Witnesses at the mall said a car drove up, then a group of boys emerged and rushed Khaseen and his friends. Video footage shows Khaseen collapsing to the ground, as teenagers around him film his fall but do not come to his aid, the police said.
The police arrived at about 4 p.m., after a 911 call. Khaseen was taken to a hospital in critical condition and died of his wounds overnight, according to information provided by the police. One other boy suffered a fractured arm, and others had minor injuries. The girl was not present at the fight, Fitzpatrick said.
On social media, Khaseen, whom friends called “Kha,” is seen in photos posing with friends, smiling, pulling faces, his short cropped dreadlocks worn in a rakish style, one half of his head dyed a rusty red color. He described himself as a devotee of cheese, anime and love.
“Speak the truth even if your voice shakes,” Khaseen wrote.
His family moved to Oceanside this summer from Freeport, a neighboring town on the South Shore of Long Island. There, Khaseen saw the promise of a fresh start at a school where he could fully express himself through fashion and art, said his sister, Kedeemah Morris, 22.
He was a free-spirited skateboarder who wore his dreadlocks colorfully: half orange, half black, Kedeemah Morris said Tuesday, adding that he loved to draw and that he had planned to study photography.

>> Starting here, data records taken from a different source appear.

`design.v`:
```
module PE_left (
    input                       clk,
    input                       rst,
    input [16-1:0]              cfg_dat,
    input [11-1:0]              cfg_adr,
    input [11-1:0]              slv_addr,
    input                       rx_pr,
    input [1:0]                 rx_pd,
    output wire                 rx_pa,
    output wire                 rx_c0r,
    output wire [1:0]           rx_c0d,
    input                       rx_c0a,
    output wire                 rx_c1r,
    output wire [1:0]           rx_c1d,
    input                       rx_c1a,
    input [2*16-1:0]            tx_c0d,
    output wire                 tx_c0a,
    input [2*16-1:0]            tx_c1d,
    output wire                 tx_c1a,
    output wire [2*16-1:0]      tx_pd,
    input                       tx_pa
);
    localparam NOC_WID = 16;
    localparam REGIONAL_ADDR_WID = 11;
    wire xr;
    wire [1:0] xd;
    wire xa;
    wire [2*(NOC_WID+1)-1:0] ad;
    wire aa;
    wire [2*NOC_WID-1:0] fd;
    wire fa;
    RX_NODE #(
        .N(NOC_WID)
    ) i_RX_NODE (
        .rstn(~rst   ),
        .pr  (rx_pr  ),
        .pd  (rx_pd  ),
        .pa  (rx_pa  ),
        .c0r (rx_c0r ),
        .c0d (rx_c0d ),
        .c0a (rx_c0a ),
        .c1r (rx_c1r ),
        .c1d (rx_c1d ),
        .c1a (rx_c1a ),
        .xr  (xr     ),
        .xd  (xd     ),
        .xa  (xa     )
    );
    MAC #(
        .NOC_WID(NOC_WID),
        .REGIONAL_ADDR_WID(REGIONAL_ADDR_WID)
    ) i_MAC (
        .clk     (clk     ),
        .rst     (rst     ),
        .cfg_dat (cfg_dat ),
        .cfg_adr (cfg_adr ),
        .slv_addr(slv_addr),
        .xr      (xr      ),
        .xd      (xd      ),
        .xa      (xa      ),
        .ad      (ad      ),
        .aa      (aa      ),
        .fd      (fd      ),
        .fa      (fa      )
    );
    TX_NODE #(
        .N(NOC_WID)
    ) i_TX_NODE (
        .rstn(~rst  ),
        .c0d (tx_c0d),
        .c0a (tx_c0a),
        .c1d (tx_c1d),
        .c1a (tx_c1a),
        .pd  (tx_pd ),
        .pa  (rx_pa ),
        .ad  (ad    ),
        .aa  (aa    ),
        .fd  (fd    ),
        .fa  (fa    )
    );
endmodule
module MAC #(
    parameter NOC_WID = 16,
    parameter REGIONAL_ADDR_WID = 11
)(
    input                       clk,
    input                       rst,
    input [NOC_WID-1:0]                 cfg_dat,
    input [REGIONAL_ADDR_WID-1:0]       cfg_adr,
    input [REGIONAL_ADDR_WID-1:0]       slv_addr,
    input                       xr,
    input [1:0]                 xd,              
    output wire                 xa,
    input [2*(NOC_WID+1)-1:0]   ad,              
    output wire                 aa,
    output wire [2*NOC_WID-1:0] fd,              
    input                       fa
);
    reg [NOC_WID-1:0]   bits_peek, xmid, m;
    always @(posedge clk) begin
        if (rst) begin
            bits_peek <= 0;
            xmid <= 0;
            m <= 0;
        end else begin
            if (cfg_adr == slv_addr) begin
                bits_peek <= cfg_dat;
            end else if (cfg_adr == slv_addr+4) begin
                xmid <= cfg_dat;
            end else if (cfg_adr == slv_addr+8) begin
                m <= cfg_dat;
            end
        end
    end
    localparam [1:0]
        RX_IDLE     = 2'b00,
        RX_ACK_HI   = 2'b01,
        RX_ACK_LO   = 2'b10;
    reg [1:0]                   rx_state;
    reg [NOC_WID-1:0]           x;
    reg [$clog2(NOC_WID):0]     bits_recvd;
    wire                        xd_arrived;
    assign xd_arrived = xd[0] || xd[1];
    assign xa = (rx_state == RX_ACK_HI);
    always @(posedge clk) begin
        if (rst) begin
            rx_state <= RX_IDLE;
            x <= 0;
            bits_recvd <= 0;
        end else begin
            case (rx_state)
                RX_IDLE: begin
                    if (xr) begin
                        rx_state <= RX_ACK_HI;
                        x <= 0;
                        bits_recvd <= 0;
                    end
                end
                RX_ACK_HI: begin
                    if (xd_arrived) begin
                        rx_state <= RX_ACK_LO;
                        if (bits_recvd < bits_peek) begin
                            x <= (x << 1) | xd[1];
                            bits_recvd <= bits_recvd + 1;
                        end
                    end else if (~xr) begin
                        rx_state <= RX_IDLE;
                    end
                end
                RX_ACK_LO: begin
                    if (~xd_arrived) rx_state <= RX_ACK_HI;
                end
                default: begin
                    rx_state <= RX_IDLE;
                    x <= 0;
                    bits_recvd <= 0;
                end
            endcase
        end
    end
    wire [NOC_WID:0]    a_sync;
    wire                a_sync_rdy;
    dr_rx #(
        .N(NOC_WID+1)
    ) i_dr_rx (
        .clk(clk),
        .rst(rst),
        .in(ad),
        .out(a_sync),
        .out_rdy(a_sync_rdy)
    );
    wire                a_MSb;
    wire [NOC_WID-1:0]  b;
    assign a_MSb = a_sync[NOC_WID];
    assign b = a_sync[NOC_WID-1:0];
    wire [NOC_WID-1:0]  s_left, s_right;
    assign s_left = m*x;
    assign s_right = m*(xmid-x);
    wire [NOC_WID-1:0]  f_sync;
    reg                 f_sync_rdy;
    assign f_sync = a_MSb ? s_right : s_left;
    dr_tx #(
        .N(NOC_WID)
    ) i_dr_tx (
        .in(f_sync),
        .in_rdy(f_sync_rdy),
        .out(fd)
    );
    always @(posedge clk) begin
        if (rst) begin
            f_sync_rdy <= 0;
        end else begin
            f_sync_rdy <= a_sync_rdy;
        end
    end
    assign aa = fa;      
endmodule
module RX_NODE #(
    parameter N = 16
)(
    input                       rstn,
    input                       pr,
    input [1:0]                 pd,
    output wire                 pa,
    output wire                 c0r,
    output wire [1:0]           c0d,
    input                       c0a,
    output wire                 c1r,
    output wire [1:0]           c1d,
    input                       c1a,
    output wire                 xr,
    output wire [1:0]           xd,
    input                       xa
);
    wire rst;
    assign rst = ~rstn;
    wire        _u0, _u1, uu, __v;
    wire [1:0]  _pd;
    wire        _pr, _c0r, _c0a, _c1r, _c1a, _xr, _xa;
    reg         u0, u1, _v;
    reg         _and0a, _and1a;
    assign _u0 = ~u0;
    assign _u1 = ~u1;
    assign uu = ~(_u0 & _u1);
    assign pa = ~((_pr | uu) & _and0a & _and1a);
    assign __v = ~_v;
    assign _pd[0] = ~pd[0];
    assign _pd[1] = ~pd[1];
    assign _c0r = ~(__v & u0);
    assign _c1r = ~(__v & u1);
    assign c0d[0] = ~(_pd[0] | _c0r);
    assign c0d[1] = ~(_pd[1] | _c0r);
    assign c1d[0] = ~(_pd[0] | _c1r);
    assign c1d[1] = ~(_pd[1] | _c1r);
    assign _xr = _pr;
    assign xd = c0d | c1d;
    assign _pr = ~pr;
    assign c0r = ~_c0r;
    assign _c0a = ~c0a;
    assign c1r = ~_c1r;
    assign _c1a = ~c1a;
    assign xr = ~_xr;
    assign _xa = ~xa;
    always @(*) begin
        if (~rst & (~_pd[0] & ~__v)) begin
            u0 = 1;
        end else if (rst | (_pr)) begin
            u0 = 0;
        end
        if (~rst & (~_pd[1] & ~__v)) begin
            u1 = 1;
        end else if (rst | (_pr)) begin
            u1 = 0;
        end
        if (~uu) begin
            _v = 1;
        end else if (uu & _pd[0] & _pd[1]) begin
            _v = 0;
        end
        if (~rst & (~_xa & ~_c0a)) begin
            _and0a = 0;
        end else if (rst | (_xa & _c0a)) begin
            _and0a = 1;
        end
        if (~rst & (~_xa & ~_c1a)) begin
            _and1a = 0;
        end else if (rst | (_xa & _c1a)) begin
            _and1a = 1;
        end
    end
endmodule
module TX_NODE #(
    parameter N = 16
)(
    input                       rstn,
    input [2*N-1:0]             c0d,
    output reg                  c0a,
    input [2*N-1:0]             c1d,
    output reg                  c1a,
    output wire [2*N-1:0]       pd,
    input                       pa,
    output wire [2*(N+1)-1:0]   ad,
    input                       aa,
    input [2*N-1:0]             fd,
    output wire                 fa
);
    genvar i;
    generate
    for (i = 0; i < N; i = i+1) begin
        assign ad[i*2] = c0d[i*2] | c1d[i*2];
        assign ad[i*2+1] = c0d[i*2+1] | c1d[i*2+1];
    end
    endgenerate
    assign ad[2*N] = c0d[0] | c0d[1];
    assign ad[2*N+1] = c1d[0] | c1d[1];
    assign pd = fd;
    assign fa = pa;
    always @(*) begin
        if (rstn & (aa & ad[2*N])) begin
            c0a = 1;
        end else if (~rstn | (~aa & ~ad[2*N])) begin
            c0a = 0;
        end
        if (rstn & (aa & ad[2*N+1])) begin
            c1a = 1;
        end else if (~rstn | (~aa & ~ad[2*N+1])) begin
            c1a = 0;
        end
    end
endmodule
module dr_rx #(
    parameter N = 16
) (
    input               clk,
    input               rst,
    input [2*N-1:0]     in,              
    output reg [N-1:0]  out,             
    output reg          out_rdy
);
    genvar i;
    integer j;
    wire [N-1:0]    in_rdy;
    wire            in_all_rdy;
    generate
    for (i = 0; i < N; i = i+1) begin
        assign in_rdy[i] = in[i*2] | in[(i*2)+1];    
    end
    endgenerate
    assign in_all_rdy = &in_rdy;     
    always @(posedge clk) begin
        if (rst) begin
            out <= 0;
            out_rdy <= 0;
        end else begin
            for (j = 0; j < N; j = j+1) begin
                out[j] <= in[(j*2)+1];
            end
            out_rdy <= in_all_rdy;
        end
    end
endmodule
module dr_tx #(
    parameter N = 16
) (
    input [N-1:0]           in,              
    input                   in_rdy,
    output wire [2*N-1:0]   out              
);
    genvar i;
    generate
    for (i = 0; i < N; i = i+1) begin
        assign out[i*2] = in_rdy ? (~in[i]) : 0;
        assign out[i*2+1] = in_rdy ? (in[i]) : 0;
    end
    endgenerate
endmodule
```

The siblings got the same tattoo, she said, in memory of their favorite musicians, Lil Peep and XXXTentacion, both of whom sported bicolored hair. Kedeemah Morris said she and her brother were so similar that she called him her “twin” despite their six-year age difference.
“He danced, he was very funny,” she said. “He was very sweet.”
On Sunday, she said, a 10th-grade girl asked her brother to walk her home and he obliged. Kedeemah Morris said she believed that the girl had been trying to make her ex-boyfriend jealous.
It appears to have worked.
Before Khaseen left for school Monday, he told his family that he had received a threat from the girl’s ex-boyfriend, Kedeemah Morris said.
“My brother, he shrugged stuff like that off,” she said. “He told the boy he didn’t want his girlfriend, it was nothing like that, he just walked her home. The boy said he didn’t care.”
Kedeemah Morris said she thought that Khaseen’s walking the girl home had prompted the fight. “Him being so nice, that one good deed that he did got him killed,” she said.
The high school Tuesday had grief counselors at the ready to help students cope with the loss.
“This is a terrible loss for Khaseen’s family and friends and a traumatic event for our whole community,” Phyllis S. Harrington, the superintendent of the Oceanside Union Free School District, said in a statement. “The way we are going to get through this is by pulling together.”
The police have identified at least seven boys involved in the fray via the videos circulating online, and are working to determine the identities of several more, Fitzpatrick said. No arrests had been made, and the attack was not linked to any gang activity, the detective added.
He urged witnesses to tell the police what they had seen. “When I have you in handcuffs is not the time” to come forward, he said.
“I don’t know what to make of it, my generation versus this generation,” he continued. “This can’t go on. Your friends are dying while you stand there and video it? That’s egregious.”